The Inclusion of a Matrix Metalloproteinase-9 Responsive Sequence in Self-assembled Peptide-based Brain-Targeting Nanoparticles Improves the Efficiency of Nanoparticles Crossing the Blood-Brain Barrier at Elevated MMP-9 Levels.

This study investigated whether the inclusion of a matrix metalloproteinase-9 (MMP-9) responsive sequence in self-assembled peptide-based brain-targeting nanoparticles (NPs) would enhance the blood-brain barrier (BBB) penetration when MMP-9 levels are elevated both in the brain and blood circulation. Brain-targeting peptides were conjugated at the N-terminus to MMP-9-responsive peptides, and these were conjugated at the N-terminus to lipid moiety (cholesteryl chloroformate or palmitic acid). Two constructs did not have MMP-9-responsive peptides. NPs were characterised for size, charge, critical micelle concentration, toxicity, blood compatibility, neural cell uptake, release profiles, and in vitro BBB permeability simulating normal or elevated MMP-9 levels. The inclusion of MMP-9-sensitive sequences did not improve the release of a model drug in the presence of active MMP-9 from NPs compared to distilled water. 19F NMR studies suggested the burial of MMP-9-sensitive sequences inside the NPs making them inaccessible to MMP-9. Only cholesterol-GGGCKAPETALC (responsive to MMP-9) NPs showed <5% haemolysis, <1 pg/mL release of IL-1ß at 500 µg/mL from THP1 cells, with 70.75 ± 5.78% of NPs crossing the BBB at 24 h in presence of active MMP-9. In conclusion, brain-targeting NPs showed higher transport across the BBB model when MMP-9 levels were elevated and the brain-targeting ligand was responsive to MMP-9.

Development of Brain Targeting Peptide Based MMP-9 Inhibiting Nanoparticles for the Treatment of Brain Diseases with Elevated MMP-9 Activity.

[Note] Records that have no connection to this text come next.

--- config.mk ---
export PLATFORM = sky130hd
export DESIGN_NAME = alu_reg
export DESIGN_NICKNAME = d
export VERILOG_FILES = /design/src/rtl/alu_reg.sv
export SDC_FILE = /design/constraint.sdc
export NUM_CORES = 1
export LEC_CHECK = 0
export ABC_AREA = 1
export CELL_PAD_IN_SITES_DETAIL_PLACEMENT = 0
export CELL_PAD_IN_SITES_GLOBAL_PLACEMENT = 1
export CORE_UTILIZATION = 31
export DETAILED_ROUTE_END_ITERATION = 16
export PLACE_DENSITY = 0.79
export SKIP_LAST_GASP = 1
export SYNTH_ARGS = -nofsm -noshare
export SYNTH_HDL_FRONTEND = slang
export SYNTH_SLANG_ARGS = --single-unit
--- constraint.sdc ---
create_clock -name clk -period 0.8 [get_ports clk]
set_input_delay 0.16 -clock clk [delete_from_list [all_inputs] [get_ports clk]]
set_output_delay 0.16 -clock clk [all_outputs]
set_load 0.02 [all_outputs]
--- src/rtl/alu_reg.sv ---
// Single-cycle execute unit: eight-operation unsigned ALU followed by a
// registered result stage carrying out, carry, zero and a valid strobe.
module alu_reg #(
    parameter int WIDTH = 4
) (
    input  logic             clk,
    input  logic             rst_n,
    input  logic             in_valid,
    input  logic [WIDTH-1:0] A,
    input  logic [WIDTH-1:0] B,
    input  logic [2:0]       sel,
    output logic [WIDTH-1:0] out,
    output logic             carry,
    output logic             zero,
    output logic             out_valid
);

    typedef enum logic [2:0] {
        OP_ADD = 3'b000,
        OP_SUB = 3'b001,
        OP_AND = 3'b010,
        OP_OR  = 3'b011,
        OP_XOR = 3'b100,
        OP_NOT = 3'b101,
        OP_SHL = 3'b110,
        OP_SHR = 3'b111
    } op_e;

    // Result packed as {carry, value}; SUB's extra bit is the borrow (A < B).
    function automatic logic [WIDTH:0] alu_eval(
        input logic [WIDTH-1:0] a,
        input logic [WIDTH-1:0] b,
        input op_e              op
    );
        logic [WIDTH:0] res;
        res = '0;
        case (op)
            OP_ADD: res = {1'b0, a} + {1'b0, b};
            OP_SUB: res = {1'b0, a} - {1'b0, b};
            OP_AND: res = {1'b0, a & b};
            OP_OR:  res = {1'b0, a | b};
            OP_XOR: res = {1'b0, a ^ b};
            OP_NOT: res = {1'b0, ~a};
            OP_SHL: res = {a[WIDTH-1], a[WIDTH-2:0], 1'b0};
            OP_SHR: res = {a[0], 1'b0, a[WIDTH-1:1]};
            default: res = '0;
        endcase
        return res;
    endfunction

    function automatic logic is_zero(input logic [WIDTH-1:0] v);
        return (v == '0);
    endfunction

    logic [WIDTH:0]   w_res_p0;
    logic [WIDTH-1:0] r_out_p1;
    logic             r_carry_p1;
    logic             r_zero_p1;
    logic             r_vld_p1;

    always_comb begin
        w_res_p0 = alu_eval(A, B, op_e'(sel));
    end

    // p0 -> p1: capture result only on accepted requests, otherwise hold
    always_ff @(posedge clk or negedge rst_n) begin
        if (!rst_n) begin
            r_out_p1   <= '0;
            r_carry_p1 <= 1'b0;
            r_zero_p1  <= 1'b0;
            r_vld_p1   <= 1'b0;
        end else begin
            r_vld_p1 <= in_valid;
            if (in_valid) begin
                r_out_p1   <= w_res_p0[WIDTH-1:0];
                r_carry_p1 <= w_res_p0[WIDTH];
                r_zero_p1  <= is_zero(w_res_p0[WIDTH-1:0]);
            end
        end
    end

    assign out       = r_out_p1;
    assign carry     = r_carry_p1;
    assign zero      = r_zero_p1;
    assign out_valid = r_vld_p1;

endmodule

==> metrics.md, run 1 <==
| Metric | Value |
|---|---|
| Slew @ Worst Pin | 0.3371 ns |
| Post-synthesis sequential area ratio | 18.89% |
| Complex-gate fraction of the synthesized area | 6.883% |
| Hold_buf cts | 0 |
| Core Area | 2805 um^2 |
| Ports | 21 |
| Pwr Total | 0.001858 W |
| Post-synthesis mux area share | 0% |
| Number of synthesized register bits | 7 |
| Synth Area in XOR/XNOR | 2.834% |
| Post-Synth Adder-Cell Area | 19.70% |
| Worst slack, placed | -1.414 ns |
| Reg power frac | 23.6% |
| Max Cap Violations | 0 |
| Starting Density | 33.05% |
| CP Capture Type | flop |
| # rows | 19 |
| Crit path launch type | input pin |
| Via/cell ratio | 4.916 |
| Remaining DRCs | 2 |
| Largest family of logic cells by synthesized area | simple AND/OR/NAND/NOR gates |
| Clock-pin slew on the worst setup and hold paths | 0.06 ns |
| Number of global-route vias before repair | 1126 |
| Total iterations of the first detailed-routing run | 10 |
| Commonest non-fill, non-tap cell in the layout | nand2_1 |
| Wire length per cell | 13.03 um |
| Crit path time final | 1.424 ns |
| Clk pwr share | 18.0% |
| Hold WS | 0.1667 ns |
| Post-route ant nets | 0 |
| Final WL | 2945 um |
| Iteration-0 DRC Markers | 47 |
| Synth async-reset ratio | 100.0% |
| Die Y | 56.69 um |
| Most frequent cells in the layout | nand2_1, buf_4, buf_6 |
| Htree depth | 1 |
| Net Switching | 0.0007140 W |
| Max Clock Skew | 0 ns |
| Final hold vios | 0 |
| Max Clock Freq | 702.2 MHz |
| Synth area leader | dfrtp_1 |
| Number of flops mapped to enable cells by yosys | 0 |
| CTS tree | yes |
| Initial antenna violation count | 0 |
| Gate Count Post-Synth | 139 |
| Yosys top cell area share | 18.89% |
| Library cells used by synthesis | 23 |
| Cts bufs inserted | 3 |
| Clock sink total | 7 |
| Top post-synthesis cells by area | dfrtp_1, ha_1, nand2_1, nand3_1, inv_1 |
| Final Setup Violations | 13 |
| Internal | 0.001144 W |
| Chip width | 56.69 um |
| Syn Std Cell Area | 927.1 um^2 |
| Synthesized area per cell | 6.670 um^2 |
| Crit path arrival time | 1.57 ns |
| PwrDens | 1118 nW/um^2 |
| Leakage | 0.8337 nW |
| Diode count | 0 |
| Final worst slack | -0.6241 ns |
| Simple-gate share of the synthesized area | 39.27% |
| CTS max path bufs | 2 |
| Reg2Reg Depth | 4 |
| Crit Path Category | in2reg |
| Congestion Overflow GR | 0 |
| Routability Congestion | 0.8894 |
| RR Endpoint | out[3] |
| Pin count of the biggest net entering global routing | 16 |
| NumNets Final | 224 |
| CP required | 0.94 ns |
| Clock Latency Late Sink | 0.25 ns |
| Number of I/O port buffers | 20 |
| Prevailing post-synth register cell | dfrtp_1 |
| Unrepaired setup endpoints after global routing | yes |
| Crit Path Max Fanout | 2 |
| Global-route wire length before repair | 4905 um |
| Failing checks | DRC, setup timing |
| Worst min path class | in2async |
| Worst relative slew slack | 77.46% |
| Max Slew Vio Count | 0 |
| P&R area growth vs syn | 79.22% |
| YS warnings | 0 |
| DP HPWL | 2220 um |
| Die Area | 3213 um^2 |
| Vias | 1111 |
| Power share of the combinational group | 58.4% |
| Net Sw Frac | 38.43% |
| Crit share post-route | 178.0% |
| Layout cells sized above 1 | 47.18% |
| Outcome | finished with violations |
| R2R setup slack | -0.15 ns |
| Layout fillers | 260 |
| Syn_nets | 167 |
| All-Layer GR Usage | 19.59% |
| CTS root buf | clkbuf_4 |
| Peak supply drop | 958.4 uV |
| Reg2Reg Launch Point | out[3] |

Latent and active levels of cerebral matrix metalloproteinase 9 (MMP-9) are elevated in neurological diseases and brain injuries, contributing to neurological damage and poor clinical outcomes. This study aimed developing peptide-based nanoparticles with ability to cross the blood-brain-barrier (BBB) and inhibit MMP-9. Three amphiphilic peptides were synthesised containing brain-targeting ligands (HAIYPRH or CKAPETALC) conjugated with MMP-9 inhibiting peptide (CTTHWGFTLC) linked by glycine (spacer) at the N-terminus, and the peptide sequences were conjugated at the N- terminus to cholesterol. 19F NMR assay was developed to measure MMP-9 inhibition. Cell toxicity was evaluated by the LDH assay, and dialysis studies were conducted with/without fetal bovine serum. An in vitro model was employed to evaluate the ability of nanoparticles crossing the BBB. The amphiphilic peptide (Cholesterol-GGGCTTHWGFTLCHAIYPRH) formed nanoparticles (average size of 202.8 nm) with ability to cross the BBB model. MMP-9 inhibiting nanoparticles were non-toxic to cells, and reduced MMP-9 activity from kobs of 4.5 × 10-6s-1 to complete inhibition. Dialysis studies showed that nanoparticles did not disassemble by extreme dilution (40 folds), but gradually hydrolysed by serum enzymes. In conclusion, the MMP-9 inhibiting nanoparticles reduced the activity of MMP-9, with acceptable serum stability, minimal cell toxicity and ability to cross the in vitro BBB model.